Each Cloud Agent shows a status pill that mirrors the sandbox lifecycle:

  • Pending — Configuration saved, sandbox build hasn't started yet.
  • In progress — Building, restarting, or stopping.
  • Active — Sandbox snapshot is ready. Briefs can deliver into this Agent.
  • Needs action — The build hit an error. Open the Agent to see what happened and try again.

The list updates live, so you can save a config and watch the pill change without refreshing.

Env Vars

Env vars are encrypted at rest and never exposed in the UI after they're saved. You can paste:

  • A full .env blob — comments, blank lines, and export prefixes are tolerated.
  • Individual key/value pairs — single and double quotes are stripped.
  • Multiple paste operations — last-write-wins per key, so re-pasting an updated .env overrides the prior value cleanly.

Vars are scoped to the Cloud Agent and made available to the sandbox at delivery time.

Multiple Cloud Agents

You can run as many Cloud Agents as your team needs. A common pattern:

  • One Agent per repo for single-repo teams.
  • One Agent per app inside a monorepo, each with the right command set baked in.
  • A separate Agent for staging vs. production deploys, with different env vars on each.

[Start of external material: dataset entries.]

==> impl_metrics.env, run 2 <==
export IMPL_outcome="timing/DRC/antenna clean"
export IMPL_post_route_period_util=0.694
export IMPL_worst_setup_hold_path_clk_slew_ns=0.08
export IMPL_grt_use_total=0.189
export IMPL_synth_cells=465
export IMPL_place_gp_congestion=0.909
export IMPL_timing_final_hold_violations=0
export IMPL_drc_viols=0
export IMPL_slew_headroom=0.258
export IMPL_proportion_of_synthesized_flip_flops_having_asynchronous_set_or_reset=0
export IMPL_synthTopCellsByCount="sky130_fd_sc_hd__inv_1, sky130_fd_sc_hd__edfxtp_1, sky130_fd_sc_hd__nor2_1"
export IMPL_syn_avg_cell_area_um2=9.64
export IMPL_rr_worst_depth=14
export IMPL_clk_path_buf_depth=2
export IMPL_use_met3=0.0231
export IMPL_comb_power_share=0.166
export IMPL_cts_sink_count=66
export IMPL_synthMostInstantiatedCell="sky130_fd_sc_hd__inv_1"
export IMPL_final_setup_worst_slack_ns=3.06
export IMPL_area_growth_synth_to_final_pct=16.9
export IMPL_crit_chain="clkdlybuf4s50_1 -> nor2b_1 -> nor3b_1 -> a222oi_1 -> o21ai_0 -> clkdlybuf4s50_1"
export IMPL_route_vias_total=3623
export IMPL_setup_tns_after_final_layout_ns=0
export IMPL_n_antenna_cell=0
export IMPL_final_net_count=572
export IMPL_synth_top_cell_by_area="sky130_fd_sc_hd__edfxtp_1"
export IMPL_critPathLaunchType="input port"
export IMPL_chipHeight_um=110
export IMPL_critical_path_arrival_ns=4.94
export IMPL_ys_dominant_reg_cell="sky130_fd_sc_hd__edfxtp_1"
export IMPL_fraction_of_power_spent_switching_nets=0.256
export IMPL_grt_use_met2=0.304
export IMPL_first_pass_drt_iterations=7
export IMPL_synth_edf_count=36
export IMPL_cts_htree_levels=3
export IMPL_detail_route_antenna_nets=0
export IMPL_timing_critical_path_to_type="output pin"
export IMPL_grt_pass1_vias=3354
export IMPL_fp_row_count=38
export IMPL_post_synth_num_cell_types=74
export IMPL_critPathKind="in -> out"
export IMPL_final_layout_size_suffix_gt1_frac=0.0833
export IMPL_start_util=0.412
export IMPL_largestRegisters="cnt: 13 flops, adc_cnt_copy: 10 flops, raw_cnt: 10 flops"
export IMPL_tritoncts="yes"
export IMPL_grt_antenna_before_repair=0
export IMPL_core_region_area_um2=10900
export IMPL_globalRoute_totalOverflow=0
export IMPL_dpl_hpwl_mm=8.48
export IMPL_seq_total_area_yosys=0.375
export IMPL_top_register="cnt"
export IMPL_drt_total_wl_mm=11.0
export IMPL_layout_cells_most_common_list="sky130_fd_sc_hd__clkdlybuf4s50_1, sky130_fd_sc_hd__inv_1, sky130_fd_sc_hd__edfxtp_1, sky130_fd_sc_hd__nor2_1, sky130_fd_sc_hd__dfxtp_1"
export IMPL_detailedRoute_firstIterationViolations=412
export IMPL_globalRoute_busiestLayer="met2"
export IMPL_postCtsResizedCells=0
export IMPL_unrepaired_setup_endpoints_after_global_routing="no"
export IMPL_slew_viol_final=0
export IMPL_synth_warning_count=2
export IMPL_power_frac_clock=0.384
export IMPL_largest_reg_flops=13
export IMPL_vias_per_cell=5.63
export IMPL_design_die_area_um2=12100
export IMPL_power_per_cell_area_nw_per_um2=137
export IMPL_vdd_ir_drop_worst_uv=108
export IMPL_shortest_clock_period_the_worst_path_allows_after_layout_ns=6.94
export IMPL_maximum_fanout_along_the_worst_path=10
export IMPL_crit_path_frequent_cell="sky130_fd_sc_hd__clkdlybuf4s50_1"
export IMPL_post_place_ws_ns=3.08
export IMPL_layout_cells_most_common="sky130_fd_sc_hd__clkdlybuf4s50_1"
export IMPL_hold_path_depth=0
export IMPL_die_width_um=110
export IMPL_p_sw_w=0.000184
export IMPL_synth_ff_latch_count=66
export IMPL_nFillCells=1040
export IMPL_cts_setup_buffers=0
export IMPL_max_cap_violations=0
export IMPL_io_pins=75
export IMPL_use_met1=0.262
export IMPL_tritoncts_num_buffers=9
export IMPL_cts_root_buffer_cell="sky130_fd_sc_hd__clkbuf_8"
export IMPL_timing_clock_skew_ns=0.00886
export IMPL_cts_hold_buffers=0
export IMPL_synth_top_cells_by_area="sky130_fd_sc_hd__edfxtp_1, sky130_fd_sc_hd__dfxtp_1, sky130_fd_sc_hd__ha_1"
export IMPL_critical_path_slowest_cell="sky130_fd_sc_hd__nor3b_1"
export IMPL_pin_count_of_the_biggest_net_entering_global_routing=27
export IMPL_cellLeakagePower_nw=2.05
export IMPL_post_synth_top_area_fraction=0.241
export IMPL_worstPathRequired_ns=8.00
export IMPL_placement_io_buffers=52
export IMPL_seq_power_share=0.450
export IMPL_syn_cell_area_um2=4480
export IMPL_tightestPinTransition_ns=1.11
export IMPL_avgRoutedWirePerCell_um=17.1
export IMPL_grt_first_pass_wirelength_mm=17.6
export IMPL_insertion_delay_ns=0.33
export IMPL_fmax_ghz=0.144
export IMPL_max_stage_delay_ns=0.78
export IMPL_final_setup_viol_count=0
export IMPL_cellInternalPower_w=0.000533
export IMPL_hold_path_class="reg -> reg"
Background: an optimization exercise with open tools, aiming at small area. Do not read the settings as production practice.
The RTL was checked by simulation tests, not by an equivalence proof against the original design.
The flow treats the clock pin as an ideal source, which a real chip does not have.
Power and IR drop assume default switching activity.

// crc32_engine
module crc32_engine (
    input  wire        clk,
    input  wire        rst,
    input  wire        cmd_valid,
    output wire        cmd_ready,
    input  wire [7:0]  cmd,
    input  wire [31:0] din,
    output wire [31:0] dout,
    output wire        err
);
Size in the first run: about 290 cells after synthesis, roughly 77 I/O pins.
==> flow/config.mk <==
export PLATFORM = sky130hd
export DESIGN_NAME = crc32_engine
export DESIGN_NICKNAME = crc32_engine
export VERILOG_FILES = /design/flow/design.v
export SDC_FILE = /design/flow/constraint.sdc
export NUM_CORES = 4
export LEC_CHECK = 0
export CAP_MARGIN = 20
export CORE_MARGIN = 2
export CORE_UTILIZATION = 40
export SLEW_MARGIN = 20
export SYNTH_HIERARCHICAL = 1
export SYNTH_MEMORY_MAX_BITS = 65536
export SYNTH_MINIMUM_KEEP_SIZE = 0
==> flow/constraint.sdc <==
create_clock -name core_clock -period 8.0 [get_ports {clk}]
set_input_delay 1.6000 -clock core_clock [delete_from_list [all_inputs] [get_ports {clk}]]
set_output_delay 1.6000 -clock core_clock [all_outputs]
set_load 0.01 [all_outputs]
standard.sh (not shown) runs the stock make flow with config.mk's settings and CLKGATE_MAP_FILE= SYNTH_SCRIPT=/design/flow/synth_recipe.tcl, a recipe that flattens the netlist after the stock synthesis.
==> flow/flow/run.sh <==
#!/bin/bash
# Layout: the standard flow (standard.sh), with these changes:
#  - after floorplan, every combinational cell is sized down to the smallest
#    cell of its function (flow/downsize.tcl); repair_design and
#    repair_timing size up again where needed;
#  - the port buffers are the smallest buffer (buf_1) instead of the
#    buffer_ports default;
#  - clock tree synthesis uses clkbuf_4, in clusters of at most 10 sinks,
#    and inserts no dummy load cells; after it, a clock buffer whose sinks
#    see too slow a slew is sized up (flow/clkfix.tcl).
# Every input and output port still gets its own buffer. The output of the
# whole run goes to flow_run.log in this folder; ORFS keeps each step's log
# under orfs/logs/.
set -euo pipefail
here=$(pwd)
bash standard.sh \
  POST_FLOORPLAN_TCL="$here/flow/downsize.tcl" \
  POST_CTS_TCL="$here/flow/clkfix.tcl" \
  BUFFER_PORTS_ARGS="-buffer_cell sky130_fd_sc_hd__buf_1" \
  CTS_ARGS="-sink_clustering_enable -repair_clock_nets -dont_use_dummy_load -buf_list sky130_fd_sc_hd__clkbuf_4 -sink_clustering_size 10" \
  finish > flow_run.log 2>&1
Other scripts of this flow, unchanged in this note and not shown: flow/flow/clkfix.tcl, flow/flow/downsize.tcl
The first run completed with no timing, DRC or antenna violations.
Source: an optimization exercise on an open RTL-to-GDS flow (aim: a short achievable clock period, few clock cycles and low power). Production flows keep margins and buffers that such runs may drop. The RTL was checked by simulation tests, not by an equivalence proof against the original design. Power figures rest on the tool's default switching activity, not on a simulated workload.

Setup of alpha:
// rast1
module rast1 (
    input             clk,
    input             rst,
    input             host_valid,
    input             host_we,
    input      [2:0]  host_addr,       
    input      [31:0] host_wdata,
    output reg        host_ready,
    output     [31:0] host_rdata,
    output            mem_valid,
    output reg        mem_we,
    output     [31:0] mem_addr,
    output reg [7:0]  mem_wdata,
    input             mem_ready,
    input      [7:0]  mem_rdata,
    input             mem_err
);
    localparam S_IDLE  = 3'b001;
    localparam S_SETUP = 3'b010;
    localparam S_RUN   = 3'b100;
    localparam P_BM  = 3'b000;
    localparam P_T1R = 3'b001;
    localparam P_T1W = 3'b011;
    localparam P_T2R = 3'b101;
    localparam P_T2W = 3'b111;
    reg [31:0] fb_base, bm_base, arg0, arg1, cmd;
    reg        st_err;
    reg [2:0]  state;           
    wire       st_idle  = state[0];
    wire       st_setup = state[1];
    assign     mem_valid = state[2];    
    reg [31:0] fp;              
    reg [31:0] bp;              
    reg [6:0]  hj;              
    reg [2:0]  lo_b;            
    reg [2:0]  hi_b;            
    reg [8:0]  rows_left;
    reg [6:0]  bcnt;            
    reg [2:0]  phase;           
    reg [31:0] sreg;            
    reg [7:0]  tail;            
    reg [23:0] fbq;             
    assign mem_addr   = fp;
    assign host_rdata = sreg;
    wire first = phase[0];
    wire t1    = hj[0];
    wire t2    = hj[1];
    wire [3:0] p = hj[5:2];    
    function legal;
        input [31:0] c;
        legal = (c[31:8] == 24'd0) &&
                ((c[3:0] <= 4'd4 && c[7:4] == 4'd0) ||
                 (c[3:0] == 4'd5 && c[5:4] != 2'd3) ||
                 (c[3:0] == 4'd6 && c[5:4] != 2'd3 && c[7:6] == 2'd0));
    endfunction
    wire [3:0] w_op    = host_wdata[3:0];
    wire [1:0] w_wsel  = host_wdata[5:4];
    wire       w_legal = legal(host_wdata);
    wire       st_ill  = !legal(cmd);
    wire [1:0] wsel  = cmd[5:4];
    wire       blit  = cmd[2] & (cmd[0] | cmd[1]);         
    wire       andn  = cmd[2] & ~cmd[0];                   
    wire       span_clr = cmd[2] & ~cmd[1] & ~cmd[0];      
    wire [1:0] nm1   = (wsel == 2'd0) ? 2'd0 : (wsel == 2'd1) ? 2'd1 : 2'd3;   
    wire [3:0] nb4   = {2'd0, nm1} + 4'd1;                                     
  ...
Size: roughly 4,000 cells after synthesis, about 330 flip-flops, about 120 I/O pins.
export LEC_CHECK = 0
export CAP_MARGIN = 20
export CORE_MARGIN = 2
export CORE_UTILIZATION = 40
export PLACE_DENSITY = 0.6
export SLEW_MARGIN = 20
create_clock -name core_clock -period 10.0 [get_ports {clk}]
standard.sh (not shown) runs the stock make flow with config.mk's settings and CLKGATE_MAP_FILE= SYNTH_SCRIPT=/design/flow/synth_recipe.tcl, a recipe that flattens the netlist after the stock synthesis.
==> flow/flow/run.sh <==
#!/bin/bash
# The standard layout with two changes to how it is made:
# - clock tree synthesis adds no dummy loads (cells hung on clock nets only to
#   balance them); the flip-flops are clustered under clkbuf_8 leaf buffers, at
#   most 13 each within 80 um, below a clkbuf_16 root;
# - timing repair aims for 6.8 ns of setup slack instead of 0.
# The SDC, the die and every other step are the standard flow's.
# Each tool's output goes to the ORFS logs and to standard.log here.
set -euo pipefail
export CTS_ARGS="-sink_clustering_enable -repair_clock_nets -dont_use_dummy_load -buf_list {sky130_fd_sc_hd__clkbuf_8 sky130_fd_sc_hd__clkbuf_16} -root_buf sky130_fd_sc_hd__clkbuf_16 -sink_clustering_buffer sky130_fd_sc_hd__clkbuf_8 -sink_clustering_size 13 -sink_clustering_max_diameter 80"
bash standard.sh SETUP_SLACK_MARGIN=6.8 finish > standard.log 2>&1
Testbench counts of alpha, summed over its fixed seeds: cycles 175,830.
## Diff of input files: beta against alpha
==> flow/flow/run.sh <==
#!/bin/bash
# The standard layout with two changes to how it is made:
# - clock tree synthesis adds no dummy loads (cells hung on clock nets only to
#   balance them); the flip-flops are clustered under clkbuf_8 leaf buffers, at
#   most 14 each within 80 um, below a clkbuf_16 root;
# - timing repair aims for 7 ns of setup slack instead of 0.
# The SDC, the die and every other step are the standard flow's.
# Each tool's output goes to the ORFS logs and to standard.log here.
set -euo pipefail
export CTS_ARGS="-sink_clustering_enable -repair_clock_nets -dont_use_dummy_load -buf_list {sky130_fd_sc_hd__clkbuf_8 sky130_fd_sc_hd__clkbuf_16} -root_buf sky130_fd_sc_hd__clkbuf_16 -sink_clustering_buffer sky130_fd_sc_hd__clkbuf_8 -sink_clustering_size 14 -sink_clustering_max_diameter 80"
bash standard.sh SETUP_SLACK_MARGIN=7 finish > standard.log 2>&1
## What came out
When beta is set beside alpha, its part of the total power dissipated in the clock network turns out to be 1.6 points smaller.
The run showing the greater filler-free cell count of the finished design is beta.
Sum of internal, switching and leakage power (lower): alpha
Measured against each other, alpha and beta differ in combined global-route utilization of all metal layers, the higher figure coming from beta.
NOTE total number of nets in the final design alpha->beta increased by a few percent

---

rast1 again, from the RTL that the note above started with.
clock: 10.0 ns
lec_check: 0
cap_margin: 20
core_margin: 2
core_utilization: 40
place_density: 0.6
slew_margin: 20
==> flow/flow/run.sh <==
#!/bin/bash
# The standard layout with two changes to how it is made:
# - clock tree synthesis adds no dummy loads (cells hung on clock nets only to
#   balance them); the flip-flops are clustered under clkbuf_8 leaf buffers, at
#   most 14 each within 80 um, below a clkbuf_16 root;
# - timing repair aims for 6.6 ns of setup slack instead of 0.
# The SDC, the die and every other step are the standard flow's.
# Each tool's output goes to the ORFS logs and to standard.log here.
set -euo pipefail
export CTS_ARGS="-sink_clustering_enable -repair_clock_nets -dont_use_dummy_load -buf_list {sky130_fd_sc_hd__clkbuf_8 sky130_fd_sc_hd__clkbuf_16} -root_buf sky130_fd_sc_hd__clkbuf_16 -sink_clustering_buffer sky130_fd_sc_hd__clkbuf_8 -sink_clustering_size 14 -sink_clustering_max_diameter 80"
bash standard.sh SETUP_SLACK_MARGIN=6.6 finish > standard.log 2>&1
Testbench counts at the start, summed over its fixed seeds: cycles 175,830.
Then changed:
--- a/flow/flow/run.sh
+++ b/flow/flow/run.sh
@@ -6 +6 @@
-# - timing repair aims for 6.6 ns of setup slack instead of 0.
+# - timing repair aims for 6.8 ns of setup slack instead of 0.
@@ -11 +11 @@
-bash standard.sh SETUP_SLACK_MARGIN=6.6 finish > standard.log 2>&1
+bash standard.sh SETUP_SLACK_MARGIN=6.8 finish > standard.log 2>&1
After rerunning:
- cell area rose by a few percent
- sequential power hardly moves
- sequential cell count stays the same
- first-iteration DRC count rose by a few percent
- count of clock-buffer cells in the layout stays the same

---

Setup of the reference run:
Another version of the RTL of rast1 (not shown whole).
Size: roughly 120 I/O pins, about 27000 um^2 of cells after synthesis.
// rast1
module rast1 (
    input             clk,
    input             rst,
    input             host_valid,
    input             host_we,
    input      [2:0]  host_addr,       
    input      [31:0] host_wdata,
    output reg        host_ready,
    output     [31:0] host_rdata,
    output reg        mem_valid,
    output reg        mem_we,
    output     [31:0] mem_addr,
    output reg [7:0]  mem_wdata,
    input             mem_ready,
    input      [7:0]  mem_rdata,
    input             mem_err
);
    localparam S_IDLE  = 3'b001;
    localparam S_SETUP = 3'b010;
    localparam S_RUN   = 3'b100;
    localparam P_BM  = 3'b000;
    localparam P_T1R = 3'b001;
    localparam P_T1W = 3'b011;
    localparam P_T2R = 3'b101;
    localparam P_T2W = 3'b111;
    reg [31:0] fb_base, bm_base, arg0, arg1, cmd;
    reg        st_err;
    reg [2:0]  state;           
    wire       st_idle  = state[0];
    wire       st_setup = state[1];
    reg [31:0] fp;              
    reg [31:0] bp;              
    reg        bsel;            
    reg [6:0]  hj;              
    reg [2:0]  lo_b;            
    reg [2:0]  hi_b;            
    reg [8:0]  rows_left;
    reg [6:0]  bcnt;            
    reg [2:0]  phase;           
    reg [3:0]  p;               
    reg        go;              
    reg [31:0] sreg;            
    reg [23:0] fbq;             
    assign mem_addr   = bsel ? bp : fp;
    assign host_rdata = sreg;
    wire first = phase[0];
    wire t1    = hj[0];
    wire t2    = hj[1];
    function legal;
        input [31:0] c;
        legal = (c[31:8] == 24'd0) &&
                ((c[3:0] <= 4'd4 && c[7:4] == 4'd0) ||
                 (c[3:0] == 4'd5 && c[5:4] != 2'd3) ||
                 (c[3:0] == 4'd6 && c[5:4] != 2'd3 && c[7:6] == 2'd0));
    endfunction
    wire [3:0] w_op    = host_wdata[3:0];
    wire [1:0] w_wsel  = host_wdata[5:4];
    wire       w_legal = legal(host_wdata);
    wire       st_ill  = !legal(cmd);
    wire [1:0] wsel  = cmd[5:4];
    wire       blit  = cmd[2] & (cmd[0] | cmd[1]);         
    wire       andn  = cmd[2] & ~cmd[0];                   
    wire       span_clr = cmd[2] & ~cmd[1] & ~cmd[0];      
  ...
clock: 10.0 ns
lec_check: 0
cap_margin: 20
core_margin: 2
core_utilization: 40
cts_buf_list: sky130_fd_sc_hd__clkbuf_16
cts_cluster_diameter: 80
cts_cluster_size: 15
place_density: 0.6
setup_slack_margin: 5
slew_margin: 20
run.sh (not shown) runs the stock make flow with config.mk's settings and CLKGATE_MAP_FILE= SYNTH_SCRIPT=/design/flow/synth_recipe.tcl, a recipe that flattens the netlist after the stock synthesis.
Stock flow here: none of the scripts above is used.
The reference run finished all stages; the layout is clean.
Testbench counts of the reference run, summed over its fixed seeds: cycles 175,830.
The inputs of the trial run differ from those of the reference run as listed below.
==> flow/flow/run.sh (new file) <==
#!/bin/bash
# The standard layout with two changes to how it is made:
# - clock tree synthesis adds no dummy loads (cells hung on clock nets only to
#   balance them) and clusters the flip-flops under clkbuf_16 leaf buffers;
# - timing repair aims for 6.5 ns of setup slack instead of 0.
# The SDC, the die and every other step are the standard flow's.
# Each tool's output goes to the ORFS logs and to standard.log here.
set -euo pipefail
export CTS_ARGS="-sink_clustering_enable -repair_clock_nets -dont_use_dummy_load -buf_list {sky130_fd_sc_hd__clkbuf_16} -sink_clustering_size 15 -sink_clustering_max_diameter 80"
bash standard.sh SETUP_SLACK_MARGIN=6.5 finish > standard.log 2>&1
==> flow/standard.sh (new file) <==
#!/bin/bash
# synth_recipe.tcl (not shown) runs the flow's synth.tcl, then flattens the netlist and writes it again
# the make line also repeats each setting of config.mk as NAME=value (left out here)
make -C /OpenROAD-flow-scripts/flow DESIGN_CONFIG=/design/flow/config.mk WORK_HOME=/design/flow/orfs CLKGATE_MAP_FILE= SYNTH_SCRIPT=/design/flow/synth_recipe.tcl "${@:-finish}"
==> flow/config.mk <==
export PLATFORM = sky130hd
export DESIGN_NAME = rast1
export DESIGN_NICKNAME = rast1
export VERILOG_FILES = /design/flow/design.v
export SDC_FILE = /design/flow/constraint.sdc
export NUM_CORES = 4
export LEC_CHECK = 0
export CAP_MARGIN = 20
export CORE_MARGIN = 2
export CORE_UTILIZATION = 40
export PLACE_DENSITY = 0.6
export SLEW_MARGIN = 20
removed: flow/run.sh
Results
- The trial run: layout cell share with drive strength beyond 1 16 points above the reference run
- Comparing the trial run and the reference run, global-route wire length before repair is higher on the trial run.
- Between the trial run and the reference run, the difference in number of well taps is negligible.
- Taking the reference run as 1.0, the trial run lands at 2.2 on non-clock buffer count.
- Sort the trial run and the reference run by via count of the first global-routing pass, descending, and the trial run comes first.
- Via count in the trial run is about 6.5% higher than in the reference run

Two briefs targeting different Agents deliver in parallel without contention. Two briefs targeting the same Agent each get their own sandbox, also in parallel, booted from the shared snapshot.

Reset

If a Cloud Agent stops booting cleanly — bad commit, broken dependency, stale snapshot — open the Agent's overflow menu and click Reset. Hamster clears the live sandbox handles, flips the Agent back to Pending, and re-runs the build. When it lands on Active again, it has a fresh snapshot.

Reset is the right move when:

  • A delivery has failed repeatedly and you suspect the snapshot is stale.
  • You've changed env vars or commands and want a clean rebuild.
  • You've upgraded the underlying repo's toolchain and want the Agent to pick it up.

Permissions

Workspace Admins and Creators can configure Cloud Agents — create, edit, reset, and delete. Other roles can deliver briefs into any Active Agent but cannot change the configuration.

Tips

  • Keep your .env source of truth somewhere stable (1Password, a secrets manager). Re-paste into the Cloud Agent any time the source changes; the parser handles re-paste cleanly.
  • Use a descriptive Agent name that includes the repo or app — "API", "Web app", "Marketing site" — so teammates know which Agent to pick when delivering.
  • If you have multiple repos that share a build pipeline, attach them all to one Agent. Briefs that touch any of them can use the same snapshot.
  • Cloud Agents and the Slack bot work together: each Agent gets its own slash command flow, so a teammate can deliver a brief into a specific Agent directly from a Slack channel.